[Entries taken from a collection]

● ● ●

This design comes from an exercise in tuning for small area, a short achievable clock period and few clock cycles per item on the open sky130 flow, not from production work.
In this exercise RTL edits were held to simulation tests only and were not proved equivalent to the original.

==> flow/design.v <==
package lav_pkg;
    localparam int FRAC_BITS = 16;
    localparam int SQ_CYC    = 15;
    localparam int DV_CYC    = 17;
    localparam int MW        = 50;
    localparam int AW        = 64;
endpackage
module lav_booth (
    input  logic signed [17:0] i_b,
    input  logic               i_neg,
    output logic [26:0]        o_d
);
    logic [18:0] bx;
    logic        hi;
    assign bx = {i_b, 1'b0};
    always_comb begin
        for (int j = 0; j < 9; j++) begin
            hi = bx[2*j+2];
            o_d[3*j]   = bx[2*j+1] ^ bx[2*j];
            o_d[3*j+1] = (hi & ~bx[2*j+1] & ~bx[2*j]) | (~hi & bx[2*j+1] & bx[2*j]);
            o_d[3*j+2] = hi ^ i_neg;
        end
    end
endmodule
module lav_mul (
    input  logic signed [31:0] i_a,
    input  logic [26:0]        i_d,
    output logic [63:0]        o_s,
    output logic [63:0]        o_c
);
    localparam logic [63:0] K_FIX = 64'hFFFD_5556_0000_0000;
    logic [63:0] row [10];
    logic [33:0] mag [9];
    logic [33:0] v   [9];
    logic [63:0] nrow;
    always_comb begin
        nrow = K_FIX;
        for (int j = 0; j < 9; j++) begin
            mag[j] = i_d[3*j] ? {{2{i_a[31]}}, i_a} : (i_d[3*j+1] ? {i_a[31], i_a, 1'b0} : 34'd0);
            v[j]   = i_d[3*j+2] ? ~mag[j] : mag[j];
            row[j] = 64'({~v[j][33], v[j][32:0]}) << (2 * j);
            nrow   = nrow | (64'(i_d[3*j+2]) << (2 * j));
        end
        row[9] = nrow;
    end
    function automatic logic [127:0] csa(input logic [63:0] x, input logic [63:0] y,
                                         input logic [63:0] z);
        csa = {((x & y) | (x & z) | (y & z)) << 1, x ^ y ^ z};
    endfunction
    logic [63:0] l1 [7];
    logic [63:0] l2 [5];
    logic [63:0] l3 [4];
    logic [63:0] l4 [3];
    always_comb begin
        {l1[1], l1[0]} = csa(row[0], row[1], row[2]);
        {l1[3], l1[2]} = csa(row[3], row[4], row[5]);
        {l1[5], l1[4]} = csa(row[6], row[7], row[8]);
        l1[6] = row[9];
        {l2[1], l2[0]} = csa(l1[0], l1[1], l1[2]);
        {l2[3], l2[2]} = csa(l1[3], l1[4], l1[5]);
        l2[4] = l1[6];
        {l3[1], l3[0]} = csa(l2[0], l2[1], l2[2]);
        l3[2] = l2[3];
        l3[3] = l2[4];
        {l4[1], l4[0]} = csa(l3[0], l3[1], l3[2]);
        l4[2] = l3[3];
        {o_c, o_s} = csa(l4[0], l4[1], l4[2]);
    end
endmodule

● ● ●

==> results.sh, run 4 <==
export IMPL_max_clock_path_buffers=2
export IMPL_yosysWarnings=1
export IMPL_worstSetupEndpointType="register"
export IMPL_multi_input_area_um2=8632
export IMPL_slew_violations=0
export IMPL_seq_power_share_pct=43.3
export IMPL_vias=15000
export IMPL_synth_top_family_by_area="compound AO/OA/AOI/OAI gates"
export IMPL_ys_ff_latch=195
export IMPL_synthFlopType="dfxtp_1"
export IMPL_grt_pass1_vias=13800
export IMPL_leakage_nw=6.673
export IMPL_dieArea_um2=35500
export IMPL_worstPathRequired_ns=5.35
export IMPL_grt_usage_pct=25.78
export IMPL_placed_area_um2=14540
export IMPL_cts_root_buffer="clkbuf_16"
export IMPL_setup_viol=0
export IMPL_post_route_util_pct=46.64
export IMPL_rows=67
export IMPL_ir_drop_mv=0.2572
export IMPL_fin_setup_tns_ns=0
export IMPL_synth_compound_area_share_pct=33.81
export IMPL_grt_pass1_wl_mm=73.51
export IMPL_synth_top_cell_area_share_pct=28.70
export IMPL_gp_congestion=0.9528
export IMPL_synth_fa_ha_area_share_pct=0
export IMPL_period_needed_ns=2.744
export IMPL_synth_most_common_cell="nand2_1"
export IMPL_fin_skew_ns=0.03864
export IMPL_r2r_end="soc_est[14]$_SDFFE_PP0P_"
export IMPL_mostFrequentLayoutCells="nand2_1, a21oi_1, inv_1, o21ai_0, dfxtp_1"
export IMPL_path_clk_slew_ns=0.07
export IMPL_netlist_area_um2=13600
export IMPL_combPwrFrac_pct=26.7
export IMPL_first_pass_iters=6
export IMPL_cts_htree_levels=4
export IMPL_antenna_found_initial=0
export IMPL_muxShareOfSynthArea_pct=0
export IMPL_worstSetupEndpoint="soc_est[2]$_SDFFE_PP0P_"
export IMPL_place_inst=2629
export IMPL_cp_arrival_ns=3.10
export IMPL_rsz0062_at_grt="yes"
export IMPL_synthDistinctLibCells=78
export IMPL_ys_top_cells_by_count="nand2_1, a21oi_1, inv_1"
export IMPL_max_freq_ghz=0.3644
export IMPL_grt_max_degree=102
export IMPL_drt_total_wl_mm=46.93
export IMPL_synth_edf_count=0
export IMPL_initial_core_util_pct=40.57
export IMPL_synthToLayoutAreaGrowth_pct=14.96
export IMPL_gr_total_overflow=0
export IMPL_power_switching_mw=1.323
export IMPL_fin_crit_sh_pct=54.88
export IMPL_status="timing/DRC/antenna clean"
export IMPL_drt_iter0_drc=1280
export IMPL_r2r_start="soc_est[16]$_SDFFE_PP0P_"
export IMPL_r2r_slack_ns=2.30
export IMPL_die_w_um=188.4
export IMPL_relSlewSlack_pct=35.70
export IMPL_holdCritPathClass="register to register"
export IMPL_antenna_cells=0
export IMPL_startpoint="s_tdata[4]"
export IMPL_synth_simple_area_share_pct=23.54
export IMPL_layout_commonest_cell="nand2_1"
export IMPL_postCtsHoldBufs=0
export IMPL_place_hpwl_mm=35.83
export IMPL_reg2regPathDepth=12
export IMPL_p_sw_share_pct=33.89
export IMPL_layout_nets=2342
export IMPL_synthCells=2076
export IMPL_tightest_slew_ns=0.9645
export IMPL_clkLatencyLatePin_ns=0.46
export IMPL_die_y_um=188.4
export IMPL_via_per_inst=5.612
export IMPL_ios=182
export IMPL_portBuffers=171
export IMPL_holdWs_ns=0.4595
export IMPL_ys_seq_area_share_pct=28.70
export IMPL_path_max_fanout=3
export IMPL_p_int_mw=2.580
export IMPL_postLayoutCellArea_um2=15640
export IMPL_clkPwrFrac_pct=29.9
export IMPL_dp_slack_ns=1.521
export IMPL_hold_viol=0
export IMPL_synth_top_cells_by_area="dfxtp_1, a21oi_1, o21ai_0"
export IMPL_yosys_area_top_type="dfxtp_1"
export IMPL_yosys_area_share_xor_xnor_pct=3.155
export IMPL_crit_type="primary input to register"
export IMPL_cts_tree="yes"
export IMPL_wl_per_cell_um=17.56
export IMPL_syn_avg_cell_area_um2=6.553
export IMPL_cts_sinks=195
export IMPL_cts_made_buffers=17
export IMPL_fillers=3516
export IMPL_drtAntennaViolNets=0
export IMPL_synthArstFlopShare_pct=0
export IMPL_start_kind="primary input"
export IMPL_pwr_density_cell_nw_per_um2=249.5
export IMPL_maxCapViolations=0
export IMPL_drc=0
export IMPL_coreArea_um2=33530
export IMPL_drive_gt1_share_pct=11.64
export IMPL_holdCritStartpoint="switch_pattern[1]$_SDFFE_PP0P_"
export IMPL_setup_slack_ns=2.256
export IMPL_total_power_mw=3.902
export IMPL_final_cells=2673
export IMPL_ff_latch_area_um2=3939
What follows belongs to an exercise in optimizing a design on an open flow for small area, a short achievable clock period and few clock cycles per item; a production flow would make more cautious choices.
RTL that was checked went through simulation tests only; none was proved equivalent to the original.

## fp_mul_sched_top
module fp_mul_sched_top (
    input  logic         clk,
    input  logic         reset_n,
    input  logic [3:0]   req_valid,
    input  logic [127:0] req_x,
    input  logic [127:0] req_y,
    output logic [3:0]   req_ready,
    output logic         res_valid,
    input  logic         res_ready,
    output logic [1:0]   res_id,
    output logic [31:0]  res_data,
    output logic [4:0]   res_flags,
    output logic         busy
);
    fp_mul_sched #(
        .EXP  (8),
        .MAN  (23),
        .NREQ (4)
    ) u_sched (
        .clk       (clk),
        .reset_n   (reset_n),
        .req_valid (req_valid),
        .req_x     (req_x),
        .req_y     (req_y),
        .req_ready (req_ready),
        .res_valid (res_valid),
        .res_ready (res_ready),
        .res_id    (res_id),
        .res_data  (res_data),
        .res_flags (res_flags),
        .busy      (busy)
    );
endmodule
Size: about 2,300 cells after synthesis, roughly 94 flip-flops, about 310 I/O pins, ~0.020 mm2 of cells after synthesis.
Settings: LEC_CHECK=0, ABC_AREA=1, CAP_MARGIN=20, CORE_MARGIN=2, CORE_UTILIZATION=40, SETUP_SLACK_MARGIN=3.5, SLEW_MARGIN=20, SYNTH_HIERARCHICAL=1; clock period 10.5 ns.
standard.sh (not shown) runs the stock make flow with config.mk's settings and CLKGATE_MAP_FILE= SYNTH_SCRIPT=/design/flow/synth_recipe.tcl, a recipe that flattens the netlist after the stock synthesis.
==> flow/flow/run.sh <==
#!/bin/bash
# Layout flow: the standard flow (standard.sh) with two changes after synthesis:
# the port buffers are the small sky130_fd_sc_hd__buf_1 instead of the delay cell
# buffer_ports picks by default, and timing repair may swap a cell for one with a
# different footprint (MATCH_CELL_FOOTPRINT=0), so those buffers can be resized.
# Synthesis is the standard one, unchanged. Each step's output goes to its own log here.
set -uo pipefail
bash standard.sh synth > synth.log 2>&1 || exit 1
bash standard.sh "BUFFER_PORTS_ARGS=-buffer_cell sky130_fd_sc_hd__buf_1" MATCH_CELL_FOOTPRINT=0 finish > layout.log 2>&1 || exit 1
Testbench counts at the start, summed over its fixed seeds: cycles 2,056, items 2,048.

● ● ●

**EXERCISE**
Copy the lines of the data above exactly as written, beginning with the line containing "export IMPL_clkPwrFrac_pct=29.9" and ending with the line containing "export IMPL_drc=0", and leave out all other lines.

**ANSWER SECTION**
export IMPL_clkPwrFrac_pct=29.9
export IMPL_dp_slack_ns=1.521
export IMPL_hold_viol=0
export IMPL_synth_top_cells_by_area="dfxtp_1, a21oi_1, o21ai_0"
export IMPL_yosys_area_top_type="dfxtp_1"
export IMPL_yosys_area_share_xor_xnor_pct=3.155
export IMPL_crit_type="primary input to register"
export IMPL_cts_tree="yes"
export IMPL_wl_per_cell_um=17.56
export IMPL_syn_avg_cell_area_um2=6.553
export IMPL_cts_sinks=195
export IMPL_cts_made_buffers=17
export IMPL_fillers=3516
export IMPL_drtAntennaViolNets=0
export IMPL_synthArstFlopShare_pct=0
export IMPL_start_kind="primary input"
export IMPL_pwr_density_cell_nw_per_um2=249.5
export IMPL_maxCapViolations=0
export IMPL_drc=0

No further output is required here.